Ma torniamo al libro di Dondi, alla sua importanza. Dondi con stringatezza e chiarezza ricostruisce il quadro storico internazionale in cui si produssero quell’evento e quelle scelte. Il 9 novembre ‘89 era caduto il muro di Berlino, centinaia di migliaia di persone avevano superato e in parte distrutto quel simbolo di separazione che aveva diviso la città, la Germania e il mondo intero. Quell’esplosione di libertà aveva messo definitivamente a nudo il fallimento del blocco sovietico e dei regimi del socialismo reale. Gorbaciov aveva impresso una spinta irrefrenabile al ripensamento del socialismo sovietico. Un fatto che finì per disintegrare l’URSS nel dicembre del 1991 e causò l’estromissione dello stesso Gorbaciov dalla costruzione di quella Russia che poi trovò in Putin una nuova dimensione nazionalistica ed imperiale con la quale oggi facciamo ancora i conti. A tre giorni da quell’evento epocale Achille Occhetto ebbe il coraggio di rivolgersi ai veterani della lotta partigiana e antifascista della Bolognina dicendogli “dobbiamo inventare strade nuove” se vogliamo che i valori del socialismo e della libertà sopravvivano e si affermino nella nostra società. Quella libertà seminata dalla lotta antifascista che aveva dato origine e radici alla Repubblica e alla Costituzione, reclamava una svolta storica del socialismo proprio in direzione, senza indugi, della libertà. Quel “valore universale della democrazia” reclamato da Enrico Berlinguer nel 1976 davanti al Congresso del PCUS (25°) a Mosca chiedeva di essere affermato di fronte a tutto e di fronte alla storia. Così i Comunisti Italiani decisero di cominciare un percorso che portasse ad un nuovo incontro di tutte le forze democratiche e progressiste italiane fuori da ogni vincolo con la storia del comunismo sovietico. Ecco il senso della vicenda che si consumò in poche ore alla Bolognina e di cui fu testimone Walter Dondi.

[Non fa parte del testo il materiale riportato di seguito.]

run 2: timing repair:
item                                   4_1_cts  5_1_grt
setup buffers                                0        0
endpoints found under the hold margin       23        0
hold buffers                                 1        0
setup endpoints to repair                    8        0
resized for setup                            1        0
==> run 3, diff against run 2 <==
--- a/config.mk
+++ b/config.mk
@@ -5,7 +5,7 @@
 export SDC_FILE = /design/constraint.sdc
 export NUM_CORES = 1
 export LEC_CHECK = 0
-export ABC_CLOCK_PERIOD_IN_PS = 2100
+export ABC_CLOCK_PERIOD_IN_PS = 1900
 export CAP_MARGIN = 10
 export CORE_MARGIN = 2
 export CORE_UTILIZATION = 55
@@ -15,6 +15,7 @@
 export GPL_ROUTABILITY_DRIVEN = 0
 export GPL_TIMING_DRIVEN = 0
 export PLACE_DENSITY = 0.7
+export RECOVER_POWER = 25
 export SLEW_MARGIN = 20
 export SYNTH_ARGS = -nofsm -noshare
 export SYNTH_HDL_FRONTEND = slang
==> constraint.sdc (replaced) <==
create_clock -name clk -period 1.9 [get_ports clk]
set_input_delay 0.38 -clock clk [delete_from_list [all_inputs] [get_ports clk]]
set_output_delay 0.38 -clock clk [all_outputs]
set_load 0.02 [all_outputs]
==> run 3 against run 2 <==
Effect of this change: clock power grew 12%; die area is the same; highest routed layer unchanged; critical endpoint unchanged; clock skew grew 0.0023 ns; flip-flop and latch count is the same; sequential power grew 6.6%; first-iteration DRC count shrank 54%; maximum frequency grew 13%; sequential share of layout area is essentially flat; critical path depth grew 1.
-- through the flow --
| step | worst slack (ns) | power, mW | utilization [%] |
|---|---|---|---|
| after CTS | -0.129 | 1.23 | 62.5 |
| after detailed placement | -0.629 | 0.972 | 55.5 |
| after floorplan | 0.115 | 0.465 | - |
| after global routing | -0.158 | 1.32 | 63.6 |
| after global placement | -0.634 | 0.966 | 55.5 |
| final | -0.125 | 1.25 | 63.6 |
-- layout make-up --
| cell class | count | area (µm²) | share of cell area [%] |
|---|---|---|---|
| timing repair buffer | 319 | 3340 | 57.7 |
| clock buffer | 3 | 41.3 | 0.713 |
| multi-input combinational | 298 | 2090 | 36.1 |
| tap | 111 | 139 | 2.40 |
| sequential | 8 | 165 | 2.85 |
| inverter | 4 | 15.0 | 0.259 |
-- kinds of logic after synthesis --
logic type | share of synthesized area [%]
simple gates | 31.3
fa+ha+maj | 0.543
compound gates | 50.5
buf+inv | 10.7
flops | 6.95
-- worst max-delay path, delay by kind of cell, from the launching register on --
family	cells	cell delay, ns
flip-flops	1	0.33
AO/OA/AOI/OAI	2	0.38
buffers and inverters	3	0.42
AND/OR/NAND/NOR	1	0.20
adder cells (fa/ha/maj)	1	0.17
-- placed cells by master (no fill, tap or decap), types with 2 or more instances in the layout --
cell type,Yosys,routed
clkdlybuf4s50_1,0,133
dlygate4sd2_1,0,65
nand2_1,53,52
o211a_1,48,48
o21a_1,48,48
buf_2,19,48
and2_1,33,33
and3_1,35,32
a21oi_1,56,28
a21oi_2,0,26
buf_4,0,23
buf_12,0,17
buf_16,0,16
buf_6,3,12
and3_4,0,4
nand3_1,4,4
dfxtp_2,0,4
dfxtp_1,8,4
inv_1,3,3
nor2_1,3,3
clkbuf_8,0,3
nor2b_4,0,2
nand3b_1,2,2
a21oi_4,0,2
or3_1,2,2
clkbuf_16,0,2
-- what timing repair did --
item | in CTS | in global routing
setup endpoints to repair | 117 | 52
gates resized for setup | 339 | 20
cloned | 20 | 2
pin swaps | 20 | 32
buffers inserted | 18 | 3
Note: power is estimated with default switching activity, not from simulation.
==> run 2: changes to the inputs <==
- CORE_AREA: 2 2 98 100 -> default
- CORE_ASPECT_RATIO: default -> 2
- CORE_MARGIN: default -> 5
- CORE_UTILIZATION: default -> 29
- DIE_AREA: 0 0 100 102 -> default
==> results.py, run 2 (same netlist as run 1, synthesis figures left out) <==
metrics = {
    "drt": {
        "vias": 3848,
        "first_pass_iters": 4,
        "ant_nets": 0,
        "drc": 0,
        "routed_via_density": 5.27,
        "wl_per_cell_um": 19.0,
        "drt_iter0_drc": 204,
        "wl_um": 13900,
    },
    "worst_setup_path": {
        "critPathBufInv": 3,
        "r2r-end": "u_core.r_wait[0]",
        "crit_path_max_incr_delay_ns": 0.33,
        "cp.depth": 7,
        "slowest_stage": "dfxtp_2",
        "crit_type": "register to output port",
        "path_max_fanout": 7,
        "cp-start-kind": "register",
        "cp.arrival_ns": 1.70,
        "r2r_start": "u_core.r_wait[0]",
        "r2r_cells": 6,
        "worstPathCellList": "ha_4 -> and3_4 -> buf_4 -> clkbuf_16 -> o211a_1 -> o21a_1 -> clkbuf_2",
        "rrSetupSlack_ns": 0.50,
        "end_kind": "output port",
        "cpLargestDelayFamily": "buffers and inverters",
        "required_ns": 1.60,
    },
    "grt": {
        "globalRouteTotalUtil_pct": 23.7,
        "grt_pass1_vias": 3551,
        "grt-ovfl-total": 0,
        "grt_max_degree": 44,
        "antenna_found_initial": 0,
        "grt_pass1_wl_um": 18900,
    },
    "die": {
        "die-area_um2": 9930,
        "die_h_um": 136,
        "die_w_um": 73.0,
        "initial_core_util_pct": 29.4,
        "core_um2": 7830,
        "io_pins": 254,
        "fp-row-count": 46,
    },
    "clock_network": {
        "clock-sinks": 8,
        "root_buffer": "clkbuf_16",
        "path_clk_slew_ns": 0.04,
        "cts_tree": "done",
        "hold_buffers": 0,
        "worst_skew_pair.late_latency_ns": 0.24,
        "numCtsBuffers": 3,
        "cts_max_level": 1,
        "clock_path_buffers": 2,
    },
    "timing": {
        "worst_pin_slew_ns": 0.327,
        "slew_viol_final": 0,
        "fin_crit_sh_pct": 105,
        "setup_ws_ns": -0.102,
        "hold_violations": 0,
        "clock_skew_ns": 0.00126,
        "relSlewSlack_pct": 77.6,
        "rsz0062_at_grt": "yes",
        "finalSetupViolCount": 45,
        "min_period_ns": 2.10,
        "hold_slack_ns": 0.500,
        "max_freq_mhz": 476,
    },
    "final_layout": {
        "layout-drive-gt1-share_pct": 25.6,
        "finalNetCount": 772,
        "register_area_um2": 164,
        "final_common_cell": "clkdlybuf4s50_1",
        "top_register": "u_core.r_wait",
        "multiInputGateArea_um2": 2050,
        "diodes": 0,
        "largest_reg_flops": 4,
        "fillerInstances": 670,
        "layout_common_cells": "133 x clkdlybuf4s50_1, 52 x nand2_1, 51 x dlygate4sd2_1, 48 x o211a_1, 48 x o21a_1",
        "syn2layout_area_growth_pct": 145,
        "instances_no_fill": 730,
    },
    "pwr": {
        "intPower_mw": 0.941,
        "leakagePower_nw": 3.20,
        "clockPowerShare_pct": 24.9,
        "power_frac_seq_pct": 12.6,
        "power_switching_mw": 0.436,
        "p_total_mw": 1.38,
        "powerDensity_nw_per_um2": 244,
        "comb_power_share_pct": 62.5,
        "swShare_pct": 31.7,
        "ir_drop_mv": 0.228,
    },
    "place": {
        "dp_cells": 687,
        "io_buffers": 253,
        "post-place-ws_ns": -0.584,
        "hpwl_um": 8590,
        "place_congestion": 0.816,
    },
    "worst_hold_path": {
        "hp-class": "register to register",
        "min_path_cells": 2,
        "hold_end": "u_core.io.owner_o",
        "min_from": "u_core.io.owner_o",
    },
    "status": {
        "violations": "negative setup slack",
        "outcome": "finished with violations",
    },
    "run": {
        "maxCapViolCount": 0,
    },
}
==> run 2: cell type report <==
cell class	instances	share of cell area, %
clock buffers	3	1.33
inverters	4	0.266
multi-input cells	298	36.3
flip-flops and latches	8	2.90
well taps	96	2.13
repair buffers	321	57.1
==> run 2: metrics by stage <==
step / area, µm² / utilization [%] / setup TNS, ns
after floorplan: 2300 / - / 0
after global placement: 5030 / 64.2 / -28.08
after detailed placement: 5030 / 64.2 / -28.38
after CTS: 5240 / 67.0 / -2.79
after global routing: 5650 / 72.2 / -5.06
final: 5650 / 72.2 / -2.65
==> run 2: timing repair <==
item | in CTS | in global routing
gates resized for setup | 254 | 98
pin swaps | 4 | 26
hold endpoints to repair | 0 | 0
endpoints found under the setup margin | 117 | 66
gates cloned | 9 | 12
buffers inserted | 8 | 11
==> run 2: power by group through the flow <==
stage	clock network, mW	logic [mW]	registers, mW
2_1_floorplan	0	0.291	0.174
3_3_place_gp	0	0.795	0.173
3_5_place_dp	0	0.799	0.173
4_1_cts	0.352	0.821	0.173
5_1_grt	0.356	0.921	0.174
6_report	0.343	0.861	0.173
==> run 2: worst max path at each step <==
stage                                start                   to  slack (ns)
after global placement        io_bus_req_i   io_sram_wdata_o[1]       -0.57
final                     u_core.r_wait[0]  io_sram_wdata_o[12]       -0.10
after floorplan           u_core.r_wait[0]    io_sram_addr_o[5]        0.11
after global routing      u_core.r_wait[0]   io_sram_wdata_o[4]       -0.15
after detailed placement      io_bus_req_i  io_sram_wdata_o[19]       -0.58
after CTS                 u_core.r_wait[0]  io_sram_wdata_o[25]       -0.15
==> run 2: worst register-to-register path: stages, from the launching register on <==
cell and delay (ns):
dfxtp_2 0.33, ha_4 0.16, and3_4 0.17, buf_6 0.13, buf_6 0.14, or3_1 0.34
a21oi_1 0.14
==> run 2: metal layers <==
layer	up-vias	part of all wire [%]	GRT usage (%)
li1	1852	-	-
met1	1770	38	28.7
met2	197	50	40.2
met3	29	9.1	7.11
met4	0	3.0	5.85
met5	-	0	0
==> src/rtl/display_scanner.sv <==
// Binary-to-BCD front end and four-digit multiplexer for a common-anode seven-segment display.
// Anode enables trail the digit code by one cycle to line up with the downstream decoder's registered segments.
module display_scanner #(
  parameter int unsigned REFRESH_DIV = 50000,
  parameter bit          BLANK_LZ    = 1'b1
) (
  input  logic        clk,
  input  logic        rst_n,
  input  logic [13:0] value,
  input  logic        load,
  output logic        busy,
  output logic        overflow,
  output logic [3:0]  number,
  output logic [3:0]  anode
);

  localparam int unsigned    PW         = (REFRESH_DIV > 2) ? $clog2(REFRESH_DIV) : 1;
  localparam logic [PW-1:0]  PRESC_LAST = PW'(REFRESH_DIV - 1);
  localparam logic [13:0]    MAX_VALUE  = 14'd9999;

  localparam logic [1:0] S_IDLE    = 2'd0;
  localparam logic [1:0] S_CONVERT = 2'd1;
  localparam logic [1:0] S_COMMIT  = 2'd2;

  logic [1:0]    state_q,   state_d;
  logic [13:0]   shift_q,   shift_d;
  logic [15:0]   bcd_q,     bcd_d;
  logic [3:0]    bit_cnt_q, bit_cnt_d;
  logic          ovf_q,     ovf_d;
  logic [15:0]   digits_q,  digits_d;
  logic [3:0]    blank_q,   blank_d;
  logic [PW-1:0] presc_q,   presc_d;
  logic [1:0]    idx_q,     idx_d;
  logic [3:0]    number_q,  number_d;
  logic [3:0]    anode_q,   anode_d;
  logic          live_q;

  function automatic logic [15:0] add3(input logic [15:0] b);
    logic [15:0] r;
    r = b;
    for (int i = 0; i < 4; i++) begin
      if (b[4*i +: 4] >= 4'd5) r[4*i +: 4] = b[4*i +: 4] + 4'd3;
    end
    return r;
  endfunction

  // A digit is blanked only when it and every more significant digit are zero.
  function automatic logic [3:0] lz_mask(input logic [15:0] d);
    logic [3:0] m;
    m[3] = (d[15:12] == 4'd0);
    m[2] = m[3] && (d[11:8] == 4'd0);
    m[1] = m[2] && (d[7:4] == 4'd0);
    m[0] = 1'b0;
    return m;
  endfunction

  // NOTE: every variable assigned here gets its current-state default first, so no latch is inferred.
  always_comb begin
    logic [15:0] adj;
    adj       = add3(bcd_q);
    state_d   = state_q;
    shift_d   = shift_q;
    bcd_d     = bcd_q;
    bit_cnt_d = bit_cnt_q;
    ovf_d     = ovf_q;
    digits_d  = digits_q;
    blank_d   = blank_q;
    case (state_q)
      S_IDLE: begin
        if (load) begin
          shift_d   = (value > MAX_VALUE) ? MAX_VALUE : value;
          ovf_d     = (value > MAX_VALUE);
          bcd_d     = 16'd0;
          bit_cnt_d = 4'd0;
          state_d   = S_CONVERT;
        end
      end
      S_CONVERT: begin
        {bcd_d, shift_d} = {adj, shift_q} << 1;
        bit_cnt_d = bit_cnt_q + 4'd1;
        if (bit_cnt_q == 4'd13) state_d = S_COMMIT;
      end
      S_COMMIT: begin
        digits_d = bcd_q;
        blank_d  = BLANK_LZ ? lz_mask(bcd_q) : 4'b0000;
        state_d  = S_IDLE;
      end
      default: state_d = S_IDLE;
    endcase
  end

  // Free-running scan; number picks up a fresh commit in the same cycle it lands.
  always_comb begin
    presc_d  = (presc_q == PRESC_LAST) ? '0 : presc_q + 1'b1;
    idx_d    = (presc_q == PRESC_LAST) ? idx_q + 2'd1 : idx_q;
    number_d = digits_d[{idx_d, 2'b00} +: 4];
    anode_d  = (!live_q || blank_q[idx_q]) ? 4'b1111 : ~(4'b0001 << idx_q);
  end

  // NOTE: all state updates use non-blocking assignments so every register samples pre-edge values.
  always_ff @(posedge clk or negedge rst_n) begin
    if (!rst_n) begin
      state_q   <= S_IDLE;
      shift_q   <= '0;
      bcd_q     <= '0;
      bit_cnt_q <= '0;
      ovf_q     <= 1'b0;
      digits_q  <= '0;
      blank_q   <= {{3{BLANK_LZ}}, 1'b0};
      presc_q   <= '0;
      idx_q     <= '0;
      number_q  <= '0;
      anode_q   <= 4'b1111;
      live_q    <= 1'b0;
    end else begin
      state_q   <= state_d;
      shift_q   <= shift_d;
      bcd_q     <= bcd_d;
      bit_cnt_q <= bit_cnt_d;
      ovf_q     <= ovf_d;
      digits_q  <= digits_d;
      blank_q   <= blank_d;
      presc_q   <= presc_d;
      idx_q     <= idx_d;
      number_q  <= number_d;
      anode_q   <= anode_d;
      live_q    <= 1'b1;
    end
  end

  assign busy     = (state_q != S_IDLE);
  assign overflow = ovf_q;
  assign number   = number_q;
  assign anode    = anode_q;

endmodule

==> config.mk <==
export PLATFORM = sky130hd
export DESIGN_NAME = display_scanner
export DESIGN_NICKNAME = d
export VERILOG_FILES = /design/src/rtl/display_scanner.sv
export SDC_FILE = /design/constraint.sdc
export NUM_CORES = 1
export LEC_CHECK = 0
export ABC_AREA = 1
export BUFFER_PORTS_ARGS = -buffer_cell sky130_fd_sc_hd__buf_4
export CAP_MARGIN = 20
export CORE_MARGIN = 5
export CORE_UTILIZATION = 55
export CTS_BUF_LIST = sky130_fd_sc_hd__clkbuf_4 sky130_fd_sc_hd__clkbuf_8 sky130_fd_sc_hd__clkbuf_16
export DETAILED_ROUTE_END_ITERATION = 6
export PLACE_DENSITY = 0.82
export SLEW_MARGIN = 20
export SYNTH_ARGS = -nofsm -noshare
export SYNTH_HDL_FRONTEND = slang
export SYNTH_SLANG_ARGS = --single-unit
==> constraint.sdc <==
create_clock -name clk -period 1.49 [get_ports clk]
set_input_delay 0.298 -clock clk [delete_from_list [all_inputs] [get_ports clk]]
set_output_delay 0.298 -clock clk [all_outputs]
set_load 0.05 [all_outputs]
### config.mk
export PLATFORM = sky130hd
export DESIGN_NAME = reg_bank_rw
export DESIGN_NICKNAME = d
export VERILOG_FILES = /design/src/rtl/reg_bank_rw.sv
export SDC_FILE = /design/constraint.sdc
export NUM_CORES = 2
export LEC_CHECK = 0
export BUFFER_PORTS_ARGS = -buffer_cell sky130_fd_sc_hd__buf_4
export CAP_MARGIN = 5
export CORE_ASPECT_RATIO = 2
export CORE_UTILIZATION = 45
export CTS_CLUSTER_DIAMETER = 60
export CTS_CLUSTER_SIZE = 10
export DETAILED_ROUTE_END_ITERATION = 10
export PLACE_DENSITY = 0.61
export REMOVE_ABC_BUFFERS = 1
export SYNTH_ARGS = -nofsm -noshare
export SYNTH_HDL_FRONTEND = slang
export SYNTH_SLANG_ARGS = --single-unit
### constraint.sdc
create_clock -name clk -period 3.05 [get_ports clk]
set_input_delay 0.7625 -clock clk [delete_from_list [all_inputs] [get_ports clk]]
set_output_delay 0.7625 -clock clk [all_outputs]
set_load 0.01 [all_outputs]
===== config.mk =====
export PLATFORM = sky130hd
export DESIGN_NAME = ac97_playback_sched_flat
export DESIGN_NICKNAME = d
export VERILOG_FILES = /design/src/rtl/ac97_playback_sched_if.sv /design/src/rtl/ac97_playback_sched.sv /design/src/flat_wrapper.sv
export SDC_FILE = /design/constraint.sdc
export NUM_CORES = 1
export LEC_CHECK = 0
export CORE_MARGIN = 4
export CORE_UTILIZATION = 50
export DETAILED_ROUTE_END_ITERATION = 8
export PLACE_DENSITY = 0.81
export SYNTH_ARGS = -nofsm -noshare
export SYNTH_HDL_FRONTEND = slang
export SYNTH_SLANG_ARGS = --single-unit

===== constraint.sdc =====
create_clock -name clk -period 2.15 [get_ports clk]
set_input_delay 0.215 -clock clk [delete_from_list [all_inputs] [get_ports clk]]
set_output_delay 0.215 -clock clk [all_outputs]
set_load 0.02 [all_outputs]
### config.mk
export PLATFORM = sky130hd
export DESIGN_NAME = bri_gate_drv
export DESIGN_NICKNAME = d
export VERILOG_FILES = /design/src/rtl/bri_gate_drv.sv
export SDC_FILE = /design/constraint.sdc
export NUM_CORES = 1
export LEC_CHECK = 0
export CORE_MARGIN = 2
export CORE_UTILIZATION = 51
export CTS_BUF_LIST = sky130_fd_sc_hd__clkbuf_4
export DETAILED_ROUTE_END_ITERATION = 12
export GPL_TIMING_DRIVEN = 0
export PLACE_DENSITY = 0.89
export RECOVER_POWER = 50
export SETUP_SLACK_MARGIN = 0.15
export SLEW_MARGIN = 20
export SYNTH_ARGS = -nofsm -noshare
export SYNTH_HDL_FRONTEND = slang
export SYNTH_SLANG_ARGS = --single-unit
### constraint.sdc
create_clock -name clk_dds -period 1.9 [get_ports clk_dds]
set_input_delay 0.19 -clock clk_dds [delete_from_list [all_inputs] [get_ports clk_dds]]
set_output_delay 0.19 -clock clk_dds [all_outputs]
set_load 0.02 [all_outputs]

Alla fine del libro l’autore inserisce due appendici. Una è una bella intervista ad Achille Occhetto che dà conto oggi di quelle giornate vissute oltre 30 anni fa, della fatica di chi ha proposto e compiuto quelle scelte storiche, del travaglio culturale e politico che tutto ciò comportò nel gruppo dirigente del PCI e nella società italiana. L’altra è la riproposizione di un editoriale di Michele Serra comparso su L’Unità del 16 novembre 89 “Compagni credetemi è giusto così” che racconta di quella che sarebbe stata l’emozione, l’umanità e la dimensione popolare di quel grande dibattito democratico cui diede luogo il cambiamento del nome del PCI in ogni angolo del paese. Un’energia straordinaria di cui oggi la società italiana avrebbe bisogno più che mai.